一足早く財布には冬が訪れそうだ、と自虐的な呟きを飲み込んだまま、俺は注文ボタンを押したのだった。
テーブルの上に並べられた多種多様なデザートを、若雷は感嘆の声を漏らしながら
「こ……こんな美味しいものが存在しているなんて……! 人間、侮りがたし……! 甘い、美味しい。甘い、美味しい……」
「誰も盗ったりしないから、もう少し落ち着いて食えって……口の周り汚れてるから」
スプーンを逆手で握りしめて貪り食い、口の周りをクリームでデコレーションしている若雷は、どの角度から見ても乳幼児であるが、如何せん側はむつみである。
こんな光景を知人、もしくはむつみを慕う連中に見られでもしたらちょっとした騒ぎになってしまう。

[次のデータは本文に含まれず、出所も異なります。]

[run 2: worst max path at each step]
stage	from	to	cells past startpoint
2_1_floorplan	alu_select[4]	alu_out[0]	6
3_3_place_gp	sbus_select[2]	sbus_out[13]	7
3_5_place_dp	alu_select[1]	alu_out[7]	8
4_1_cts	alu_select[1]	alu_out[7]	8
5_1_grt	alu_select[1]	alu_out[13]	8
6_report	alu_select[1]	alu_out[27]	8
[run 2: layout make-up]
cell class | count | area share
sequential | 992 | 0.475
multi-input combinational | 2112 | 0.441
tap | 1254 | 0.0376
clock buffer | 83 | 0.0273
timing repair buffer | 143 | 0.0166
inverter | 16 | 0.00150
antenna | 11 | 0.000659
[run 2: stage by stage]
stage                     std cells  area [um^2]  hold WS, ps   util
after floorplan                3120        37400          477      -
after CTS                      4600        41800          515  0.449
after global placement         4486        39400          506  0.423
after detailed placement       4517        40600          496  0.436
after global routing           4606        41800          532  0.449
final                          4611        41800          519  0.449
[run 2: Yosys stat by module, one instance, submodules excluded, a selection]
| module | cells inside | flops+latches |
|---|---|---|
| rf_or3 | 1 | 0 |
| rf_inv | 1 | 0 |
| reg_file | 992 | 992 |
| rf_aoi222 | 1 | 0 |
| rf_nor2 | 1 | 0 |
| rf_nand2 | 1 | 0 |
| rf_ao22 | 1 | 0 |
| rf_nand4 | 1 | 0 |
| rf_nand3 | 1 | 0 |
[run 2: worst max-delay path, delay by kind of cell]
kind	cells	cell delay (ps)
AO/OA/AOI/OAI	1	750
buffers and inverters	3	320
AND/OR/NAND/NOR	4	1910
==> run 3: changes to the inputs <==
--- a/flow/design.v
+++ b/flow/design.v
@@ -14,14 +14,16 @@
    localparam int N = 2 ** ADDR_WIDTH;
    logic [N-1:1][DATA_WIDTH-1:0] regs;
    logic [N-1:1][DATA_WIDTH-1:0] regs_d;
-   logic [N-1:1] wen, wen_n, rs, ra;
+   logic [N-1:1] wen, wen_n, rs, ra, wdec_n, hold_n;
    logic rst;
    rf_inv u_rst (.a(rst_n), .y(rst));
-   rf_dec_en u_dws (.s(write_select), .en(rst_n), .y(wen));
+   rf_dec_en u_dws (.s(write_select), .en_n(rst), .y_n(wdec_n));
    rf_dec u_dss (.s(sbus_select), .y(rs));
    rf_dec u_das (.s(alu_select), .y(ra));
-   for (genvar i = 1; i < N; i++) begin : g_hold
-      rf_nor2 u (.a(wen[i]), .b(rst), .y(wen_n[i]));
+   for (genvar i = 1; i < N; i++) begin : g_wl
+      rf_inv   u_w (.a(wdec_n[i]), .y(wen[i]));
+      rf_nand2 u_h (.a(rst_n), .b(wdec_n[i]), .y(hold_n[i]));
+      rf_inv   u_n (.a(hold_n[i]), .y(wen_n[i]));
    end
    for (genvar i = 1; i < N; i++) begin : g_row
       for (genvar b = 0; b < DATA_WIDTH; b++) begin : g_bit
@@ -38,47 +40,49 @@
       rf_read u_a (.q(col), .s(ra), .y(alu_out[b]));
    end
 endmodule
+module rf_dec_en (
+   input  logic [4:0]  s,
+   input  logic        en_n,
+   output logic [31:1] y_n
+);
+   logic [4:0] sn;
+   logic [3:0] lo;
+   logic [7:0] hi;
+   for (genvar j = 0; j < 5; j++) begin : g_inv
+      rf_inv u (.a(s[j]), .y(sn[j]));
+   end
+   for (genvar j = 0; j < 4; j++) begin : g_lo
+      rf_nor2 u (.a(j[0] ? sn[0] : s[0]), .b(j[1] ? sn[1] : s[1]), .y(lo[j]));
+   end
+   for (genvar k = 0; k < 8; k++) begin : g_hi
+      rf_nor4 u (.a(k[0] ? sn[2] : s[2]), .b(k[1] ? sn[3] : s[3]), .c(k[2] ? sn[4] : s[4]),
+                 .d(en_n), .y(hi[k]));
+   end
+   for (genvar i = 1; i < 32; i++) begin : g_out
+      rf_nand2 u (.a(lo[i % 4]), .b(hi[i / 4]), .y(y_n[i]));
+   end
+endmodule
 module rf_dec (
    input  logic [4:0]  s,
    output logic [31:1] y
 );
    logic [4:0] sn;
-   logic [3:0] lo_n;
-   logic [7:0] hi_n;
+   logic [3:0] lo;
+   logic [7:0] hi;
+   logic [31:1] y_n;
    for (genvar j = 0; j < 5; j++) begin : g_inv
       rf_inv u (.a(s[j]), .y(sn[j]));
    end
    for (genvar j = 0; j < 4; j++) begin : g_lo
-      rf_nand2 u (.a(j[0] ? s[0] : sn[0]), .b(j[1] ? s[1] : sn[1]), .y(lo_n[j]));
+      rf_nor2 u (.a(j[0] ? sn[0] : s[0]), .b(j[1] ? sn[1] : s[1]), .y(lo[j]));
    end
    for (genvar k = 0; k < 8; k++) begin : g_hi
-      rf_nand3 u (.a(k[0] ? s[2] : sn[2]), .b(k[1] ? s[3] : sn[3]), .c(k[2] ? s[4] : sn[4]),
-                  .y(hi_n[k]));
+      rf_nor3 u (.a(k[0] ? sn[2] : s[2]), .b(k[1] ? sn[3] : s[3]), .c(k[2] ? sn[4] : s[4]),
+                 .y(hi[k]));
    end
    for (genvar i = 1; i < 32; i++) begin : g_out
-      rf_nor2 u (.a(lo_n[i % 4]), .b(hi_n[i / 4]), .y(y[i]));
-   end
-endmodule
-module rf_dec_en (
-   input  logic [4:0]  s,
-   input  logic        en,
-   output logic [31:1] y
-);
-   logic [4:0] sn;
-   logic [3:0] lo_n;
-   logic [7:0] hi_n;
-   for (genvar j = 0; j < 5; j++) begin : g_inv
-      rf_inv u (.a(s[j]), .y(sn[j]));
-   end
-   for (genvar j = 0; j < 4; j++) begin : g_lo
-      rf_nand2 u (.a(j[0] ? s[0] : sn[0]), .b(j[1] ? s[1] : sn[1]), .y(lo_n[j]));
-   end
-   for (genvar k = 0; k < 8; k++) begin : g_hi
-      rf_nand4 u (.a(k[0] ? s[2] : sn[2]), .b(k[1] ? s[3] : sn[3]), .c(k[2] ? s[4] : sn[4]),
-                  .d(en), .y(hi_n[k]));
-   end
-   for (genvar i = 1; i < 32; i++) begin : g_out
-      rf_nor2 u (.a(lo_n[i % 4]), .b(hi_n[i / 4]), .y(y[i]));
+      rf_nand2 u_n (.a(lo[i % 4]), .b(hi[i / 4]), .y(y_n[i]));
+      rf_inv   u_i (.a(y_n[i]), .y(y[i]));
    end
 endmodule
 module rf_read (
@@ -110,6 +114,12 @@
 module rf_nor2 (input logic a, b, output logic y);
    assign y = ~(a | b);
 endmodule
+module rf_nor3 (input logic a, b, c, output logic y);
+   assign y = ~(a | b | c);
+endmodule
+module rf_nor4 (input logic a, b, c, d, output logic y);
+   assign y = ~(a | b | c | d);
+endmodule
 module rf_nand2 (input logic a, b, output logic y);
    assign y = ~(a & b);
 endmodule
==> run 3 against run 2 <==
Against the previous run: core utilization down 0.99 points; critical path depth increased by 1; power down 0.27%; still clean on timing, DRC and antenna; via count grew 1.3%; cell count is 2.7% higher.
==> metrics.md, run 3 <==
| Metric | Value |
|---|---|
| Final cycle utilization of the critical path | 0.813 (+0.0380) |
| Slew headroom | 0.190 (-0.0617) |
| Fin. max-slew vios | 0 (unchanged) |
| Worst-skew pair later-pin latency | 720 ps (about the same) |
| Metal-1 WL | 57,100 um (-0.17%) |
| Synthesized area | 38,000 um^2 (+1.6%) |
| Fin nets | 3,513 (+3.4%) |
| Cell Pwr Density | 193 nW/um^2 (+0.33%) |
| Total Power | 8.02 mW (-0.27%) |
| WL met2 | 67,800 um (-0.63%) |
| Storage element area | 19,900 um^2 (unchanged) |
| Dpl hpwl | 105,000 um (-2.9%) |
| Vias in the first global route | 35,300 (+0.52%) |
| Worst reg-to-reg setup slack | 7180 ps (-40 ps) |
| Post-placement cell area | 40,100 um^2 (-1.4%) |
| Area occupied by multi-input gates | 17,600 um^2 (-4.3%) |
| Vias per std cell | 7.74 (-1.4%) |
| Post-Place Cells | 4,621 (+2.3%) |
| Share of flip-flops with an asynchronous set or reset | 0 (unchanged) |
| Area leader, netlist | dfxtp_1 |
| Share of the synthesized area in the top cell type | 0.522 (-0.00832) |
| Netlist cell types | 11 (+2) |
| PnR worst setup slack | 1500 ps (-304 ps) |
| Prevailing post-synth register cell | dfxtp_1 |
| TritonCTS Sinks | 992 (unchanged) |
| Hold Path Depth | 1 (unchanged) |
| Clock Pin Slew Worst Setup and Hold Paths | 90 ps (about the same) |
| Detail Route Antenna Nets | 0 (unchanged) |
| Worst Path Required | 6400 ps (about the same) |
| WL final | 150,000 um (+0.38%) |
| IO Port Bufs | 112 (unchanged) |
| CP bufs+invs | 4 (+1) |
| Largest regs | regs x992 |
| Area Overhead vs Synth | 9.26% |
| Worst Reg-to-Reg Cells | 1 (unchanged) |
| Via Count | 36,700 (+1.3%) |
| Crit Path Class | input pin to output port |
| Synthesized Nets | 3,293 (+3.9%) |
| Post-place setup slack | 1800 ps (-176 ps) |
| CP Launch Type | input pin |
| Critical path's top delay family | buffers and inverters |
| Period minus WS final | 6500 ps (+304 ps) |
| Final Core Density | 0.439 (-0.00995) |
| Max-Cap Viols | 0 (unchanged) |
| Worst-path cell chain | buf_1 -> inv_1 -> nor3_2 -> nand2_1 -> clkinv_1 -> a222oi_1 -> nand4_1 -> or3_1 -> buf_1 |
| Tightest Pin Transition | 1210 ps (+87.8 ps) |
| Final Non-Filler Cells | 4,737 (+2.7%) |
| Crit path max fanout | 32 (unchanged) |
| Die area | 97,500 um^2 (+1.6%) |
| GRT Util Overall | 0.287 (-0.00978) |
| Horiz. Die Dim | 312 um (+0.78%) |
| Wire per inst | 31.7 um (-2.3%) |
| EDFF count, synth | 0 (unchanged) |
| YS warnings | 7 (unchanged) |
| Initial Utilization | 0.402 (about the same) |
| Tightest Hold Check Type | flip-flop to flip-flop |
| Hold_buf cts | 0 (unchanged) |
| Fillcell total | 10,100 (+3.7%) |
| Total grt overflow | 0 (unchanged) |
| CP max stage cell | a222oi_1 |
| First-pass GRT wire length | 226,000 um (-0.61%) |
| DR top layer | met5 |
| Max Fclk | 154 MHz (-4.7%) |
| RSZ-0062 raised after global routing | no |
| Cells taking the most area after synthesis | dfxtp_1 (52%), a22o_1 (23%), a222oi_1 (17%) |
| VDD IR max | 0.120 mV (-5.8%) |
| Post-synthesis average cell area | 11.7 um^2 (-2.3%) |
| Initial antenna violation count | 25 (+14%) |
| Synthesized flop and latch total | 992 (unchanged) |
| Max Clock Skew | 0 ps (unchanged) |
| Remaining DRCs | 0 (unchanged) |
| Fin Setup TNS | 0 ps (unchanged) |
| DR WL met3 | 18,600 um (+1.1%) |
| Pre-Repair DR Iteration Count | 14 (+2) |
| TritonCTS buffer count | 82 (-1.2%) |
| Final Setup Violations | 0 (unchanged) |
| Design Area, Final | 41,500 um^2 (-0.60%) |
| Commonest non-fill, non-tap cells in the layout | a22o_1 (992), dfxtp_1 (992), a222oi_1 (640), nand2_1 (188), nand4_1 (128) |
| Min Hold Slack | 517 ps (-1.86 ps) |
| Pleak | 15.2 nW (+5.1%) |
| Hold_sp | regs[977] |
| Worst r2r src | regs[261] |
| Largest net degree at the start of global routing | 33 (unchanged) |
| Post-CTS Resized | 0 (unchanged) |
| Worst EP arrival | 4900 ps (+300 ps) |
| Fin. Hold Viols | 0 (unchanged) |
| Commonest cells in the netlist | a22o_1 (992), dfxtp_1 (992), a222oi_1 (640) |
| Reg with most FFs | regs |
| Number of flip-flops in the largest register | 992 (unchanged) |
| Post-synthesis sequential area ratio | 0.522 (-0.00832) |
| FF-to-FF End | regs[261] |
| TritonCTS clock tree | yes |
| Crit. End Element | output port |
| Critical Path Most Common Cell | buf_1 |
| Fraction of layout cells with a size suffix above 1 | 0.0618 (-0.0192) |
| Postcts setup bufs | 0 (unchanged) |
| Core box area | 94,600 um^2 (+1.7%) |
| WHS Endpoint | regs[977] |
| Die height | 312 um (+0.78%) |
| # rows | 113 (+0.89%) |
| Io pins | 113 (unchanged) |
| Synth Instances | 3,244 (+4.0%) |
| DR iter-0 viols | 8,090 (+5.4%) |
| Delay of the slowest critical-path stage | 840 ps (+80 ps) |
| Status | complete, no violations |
Source: an optimization exercise on an open RTL-to-GDS flow (aim: small area, a short achievable clock period and few clock cycles per item). Production flows keep margins and buffers that such runs may drop. Only simulation tests tie the RTL to the original design; equivalence was not proved. No activity file was given, so power comes from the tool's default toggle rates.

Design two_finger_gesture_classifier_unit, start of the top module:
module two_finger_gesture_classifier_unit #(
   parameter int MAX_CONTACTS = tfgc_pkg::MAX_CONTACTS_DEF,
   parameter int COORD_BITS   = tfgc_pkg::COORD_BITS_DEF
) (
   input  logic               clock,
   input  logic               reset,
   input  logic               req_valid,
   output logic               req_stall,
   input  logic [2:0]         req_op,
   input  logic [1:0]         req_contact,
   input  logic [11:0]        req_pos_x,
   input  logic [11:0]        req_pos_y,
   output logic               rsp_valid,
   input  logic               rsp_stall,
   output logic [1:0]         rsp_gesture,
   output logic signed [31:0] rsp_value_x,
   output logic signed [31:0] rsp_value_y,
   output logic [2:0]         rsp_touch_count,
   input  logic               csr_write,
   input  logic [1:0]         csr_index,
   input  logic [15:0]        csr_wdata
);
Settings: LEC_CHECK=0, ABC_AREA=1, CAP_MARGIN=20, CORE_MARGIN=2, CORE_UTILIZATION=65, PLACE_DENSITY=0.75, SETUP_SLACK_MARGIN=5, SLEW_MARGIN=20; clock period 11.0 ns.
run.sh (not shown) runs the stock make flow with config.mk's settings and CLKGATE_MAP_FILE= SYNTH_SCRIPT=/design/flow/synth_recipe.tcl, a recipe that flattens the netlist after the stock synthesis.
Testbench counts at the start, summed over its fixed seeds: cycles 6,674, items 6,484.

……それ以前に俺と一緒にいる時点で、まあまあのヘイトを集めそうではあるが。
流れ弾と言う自傷行為で勝手に傷ついた我が身はスルーし、紙ナプキンを手に取って若雷に渡そうとしてみたけれど、首を傾げるばかりで一向に受け取ろうとしない。
「ほら、これで口を拭けって」
「ん? んー」
「っ!?」
両目を閉じてテーブルの上に体を乗り出し、口元を突き出してくる若雷。
意図した行為ではないと分かってはいる。しかしあまりにも無防備な姿を曝け出されてしまうと、俺の自制心を試そうとしているのではないかと疑心暗鬼に陥ってしまう。
平常心……平常心……!
心を無にして機械的な動作で若雷の口元を拭う俺は、さながら近未来のヘルパーロボットに酷似していたに違いない。
「ふー、美味しかったぁ! ご馳走様でした!」
「……喜んでくれて俺も嬉しいよ」
悟られないように財布の中身をチェックする俺は、ちょっとだけ大人の階段を上った気がした。
ギリギリ手持ちの金額で乗り切れそうだと安堵する俺の耳に、とんでもない言葉が飛び込んでくる。
「満腹、満腹……! お腹いっぱいになったら暑くなってきちゃった!」
「は――? ちょ、おい」
ブレザーを勢いよく放り投げてネクタイを緩め、シャツのボタンを外し始める若雷の姿にぎょっとして頭が真っ白になる。
待て待て待て待て。公衆の面前でそんな行動を取ったら、本人はおろか同席している俺まで冷やかな目で見られてしまう。あらぬ誤解と噂が走り回った先にあるのは、社会的な死だ。
青、花柄――いや、いやいや。
脳内お花畑な若雷の行動に顔面蒼白になりながら、俺はすぐさま自分のブレザーを脱いで頭から被せることに成功する。
「わっ! なにこれ八雲!? 何の遊び!?」
人の苦労を一ミリも理解せずにはしゃぐ彼女に、怒りが湧くかと言えばノーではあるものの、この一時間足らずが今日イチで疲労が溜まったチャプターであるのは、疑いようがなかった。